### ACTIVITY
Repeat the lines below exactly as written, please, from the line with "3_3_place_gp,0.333,0.457,232" to the line with "global placement: 1.01 / 0 / 0.135", both lines included, and no others.

[Start of Attachment]

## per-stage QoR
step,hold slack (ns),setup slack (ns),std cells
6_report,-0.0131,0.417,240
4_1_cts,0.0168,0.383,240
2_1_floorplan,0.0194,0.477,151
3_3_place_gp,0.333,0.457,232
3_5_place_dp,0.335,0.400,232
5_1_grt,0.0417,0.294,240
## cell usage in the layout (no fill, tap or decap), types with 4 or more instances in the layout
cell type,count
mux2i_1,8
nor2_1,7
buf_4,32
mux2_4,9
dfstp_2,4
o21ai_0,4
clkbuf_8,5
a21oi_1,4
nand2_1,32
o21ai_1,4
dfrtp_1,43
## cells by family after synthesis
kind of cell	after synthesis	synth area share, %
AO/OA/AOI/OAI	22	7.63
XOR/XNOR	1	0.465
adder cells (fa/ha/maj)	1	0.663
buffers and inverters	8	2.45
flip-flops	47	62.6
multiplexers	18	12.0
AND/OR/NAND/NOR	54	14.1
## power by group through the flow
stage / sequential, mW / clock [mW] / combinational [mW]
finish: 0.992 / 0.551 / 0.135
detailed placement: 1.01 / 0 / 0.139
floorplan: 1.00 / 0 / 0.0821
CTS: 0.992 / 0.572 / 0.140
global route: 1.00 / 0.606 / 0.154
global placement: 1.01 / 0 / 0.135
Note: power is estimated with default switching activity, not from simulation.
[src/design/tksc_pkg.sv]
package tksc_pkg;

    // -------------------------------------------------------------------
    // Register byte addresses
    // -------------------------------------------------------------------
    localparam logic [7:0] ADDR_TRIGGER   = 8'h00;
    localparam logic [7:0] ADDR_CFG_ONE   = 8'h04;
    localparam logic [7:0] ADDR_CFG_TWO   = 8'h08;
    localparam logic [7:0] ADDR_CHAN_SEL  = 8'h0C;
    localparam logic [7:0] ADDR_IRQ_CTRL  = 8'h10;
    localparam logic [7:0] ADDR_ANALOG    = 8'h14;
    localparam logic [7:0] ADDR_PIN_LOW   = 8'h18;
    localparam logic [7:0] ADDR_PIN_HIGH  = 8'h1C;
    localparam logic [7:0] ADDR_PULLUP    = 8'h20;
    localparam logic [7:0] ADDR_RESULT    = 8'h24;
    localparam logic [7:0] ADDR_CLK_GATES = 8'h40;
    localparam logic [7:0] ADDR_ANA_POWER = 8'h44;

    // -------------------------------------------------------------------
    // Reset values
    // -------------------------------------------------------------------
    localparam logic [31:0] RST_CLK_GATES = 32'h0000_0001;
    localparam logic [4:0]  RST_ANA_POWER = 5'h07;
    localparam logic [6:0]  RST_CFG_ONE   = 7'h00;
    localparam logic [6:0]  RST_CFG_TWO   = 7'h70;
    localparam logic [5:0]  RST_ANALOG    = 6'h2F;
    localparam logic [8:0]  RST_PULLUP    = 9'h100;

    // -------------------------------------------------------------------
    // Field positions
    // -------------------------------------------------------------------
    localparam int POS_TOUCH_CLK_GATE = 19;
    localparam int POS_PD_TOUCH       = 1;
    localparam int POS_SW_PRE_OFF     = 6;
    localparam int POS_COUNTER_WIDTH_SEL_LSB       = 4;
    localparam int POS_DS_LSB         = 2;
    localparam int POS_PARALLEL       = 6;
    localparam int POS_IRQ_CLEAR      = 2;
    localparam int POS_IRQ_STAT       = 1;
    localparam int POS_IRQ_EN         = 0;
    localparam int POS_BIAS_LSB       = 3;

    // -------------------------------------------------------------------
    // Timing counts in reference clock cycles
    // -------------------------------------------------------------------
    localparam logic [6:0] DIV_OFFSET    = 7'h04;  // Half period = code + 4
    localparam logic [5:0] DIV_PRS_NORM  = 6'h3E;
    localparam logic [5:0] DIV_PRS_FLAT  = 6'h3F;
    localparam logic [6:0] PRS_MIN_HALF  = 7'h08;  // 3M edge of spread band
    localparam logic [6:0] PRS_NORM_BASE = 7'h09;  // Two dice, centre 16 -> 1.5M
    localparam logic [4:0] COUNTER_WIDTH_SEL_BASE     = 5'h09;
    localparam logic [3:0] CNT_DIV_24M   = 4'h2;
    localparam logic [3:0] CNT_DIV_12M   = 4'h4;
    localparam logic [3:0] CNT_DIV_6M    = 4'h8;
    localparam logic [3:0] CNT_DIV_4M    = 4'hC;
    localparam logic [15:0] LFSR_SEED    = 16'hACE1;

    // -------------------------------------------------------------------
    // Analog front-end control bundle
    // -------------------------------------------------------------------
    typedef struct packed {
        logic [59:0] pin_sel;
        logic [5:0]  chan_addr;
        logic        parallel_en;
        logic [8:0]  pullup_sel;
        logic [2:0]  bias_resistor_sel;
        logic [2:0]  threshold_voltage_sel;
        logic        front_end_on;
        logic        charge_clk;
        logic        scan_active;
    } tksc_afe_t;

endpackage
[src/logic/wdrat_pkg.sv]
// Shared constants and types for the watchdog reset and address-trap block
package wdrat_pkg;
  // Clock figures and reset pulse length
  localparam int unsigned CLK_PERIOD_NS = 10;
  localparam int unsigned FC_PERIOD_NS = 10;
  localparam int unsigned RESET_FC_PERIODS = 24;
  // Longest time: rounded down
  localparam int unsigned RESET_CYCLES = (RESET_FC_PERIODS * FC_PERIOD_NS) / CLK_PERIOD_NS;
  localparam int unsigned RST_CNT_W = 5;

  // Register indices; byte address is four times the index
  localparam int unsigned ADDR_W = 12;
  localparam logic [9:0] IDX_CTRL1 = 10'h034;
  localparam logic [9:0] IDX_CMD = 10'h035;
  localparam logic [9:0] IDX_STATUS = 10'h036;
  localparam logic [ADDR_W-1:0] ADDR_CTRL1 = {IDX_CTRL1, 2'b00};
  localparam logic [ADDR_W-1:0] ADDR_CMD = {IDX_CMD, 2'b00};
  localparam logic [ADDR_W-1:0] ADDR_STATUS = {IDX_STATUS, 2'b00};

  // Command codes
  localparam logic [7:0] CODE_TRAP_APPLY = 8'hD2;
  localparam logic [7:0] CODE_CLEAR = 8'h4E;
  localparam logic [7:0] CODE_DISABLE = 8'hB1;

  // Control register one fields
  localparam int unsigned BIT_OVF_ACTION = 0;
  localparam int unsigned BIT_WDTT_LSB = 1;
  localparam int unsigned BIT_ENABLE = 3;
  localparam int unsigned BIT_TRAP_ACTION = 4;
  localparam int unsigned BIT_RAM_TRAP = 5;
  localparam logic [7:0] CTRL1_RESET = 8'h39;

  // Prescaler shape: tap = base + 2 * (3 - select)
  localparam int unsigned DEF_PRE_W = 24;
  localparam int unsigned DEF_TAP_BASE = 17;
  localparam int unsigned WDTT_MAX = 3;
  localparam logic [1:0] BIN_LAST = 2'h3;

  // Neutral default area bounds
  localparam logic [15:0] DEF_SFR_LO = 16'h0000;
  localparam logic [15:0] DEF_SFR_HI = 16'h003F;
  localparam logic [15:0] DEF_RAM_LO = 16'h0040;
  localparam logic [15:0] DEF_RAM_HI = 16'h023F;
  localparam logic [15:0] DEF_DBR_LO = 16'h0F80;
  localparam logic [15:0] DEF_DBR_HI = 16'h0FFF;

  typedef enum logic [1:0] {
    SEL_NONE = 2'b00,
    SEL_CTRL1 = 2'b01,
    SEL_CMD = 2'b10,
    SEL_STATUS = 2'b11
  } wdrat_sel_t;

  typedef struct packed {
    logic psel;
    logic penable;
    logic pwrite;
    logic [ADDR_W-1:0] paddr;
    logic [31:0] pwdata;
  } wdrat_apb_req_t;

  typedef struct packed {
    logic valid;
    logic [15:0] addr;
  } wdrat_fetch_t;

  typedef struct packed {
    logic [21:0] zero;
    logic [1:0] wdtt;
    logic [1:0] cause;
    logic [1:0] bin_cnt;
    logic ovf_action;
    logic trap_action;
    logic ram_trap;
    logic active;
  } wdrat_status_t;
endpackage : wdrat_pkg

[End of Attachment]

### OUTPUT FOR THIS EXERCISE
3_3_place_gp,0.333,0.457,232
3_5_place_dp,0.335,0.400,232
5_1_grt,0.0417,0.294,240
## cell usage in the layout (no fill, tap or decap), types with 4 or more instances in the layout
cell type,count
mux2i_1,8
nor2_1,7
buf_4,32
mux2_4,9
dfstp_2,4
o21ai_0,4
clkbuf_8,5
a21oi_1,4
nand2_1,32
o21ai_1,4
dfrtp_1,43
## cells by family after synthesis
kind of cell	after synthesis	synth area share, %
AO/OA/AOI/OAI	22	7.63
XOR/XNOR	1	0.465
adder cells (fa/ha/maj)	1	0.663
buffers and inverters	8	2.45
flip-flops	47	62.6
multiplexers	18	12.0
AND/OR/NAND/NOR	54	14.1
## power by group through the flow
stage / sequential, mW / clock [mW] / combinational [mW]
finish: 0.992 / 0.551 / 0.135
detailed placement: 1.01 / 0 / 0.139
floorplan: 1.00 / 0 / 0.0821
CTS: 0.992 / 0.572 / 0.140
global route: 1.00 / 0.606 / 0.154
global placement: 1.01 / 0 / 0.135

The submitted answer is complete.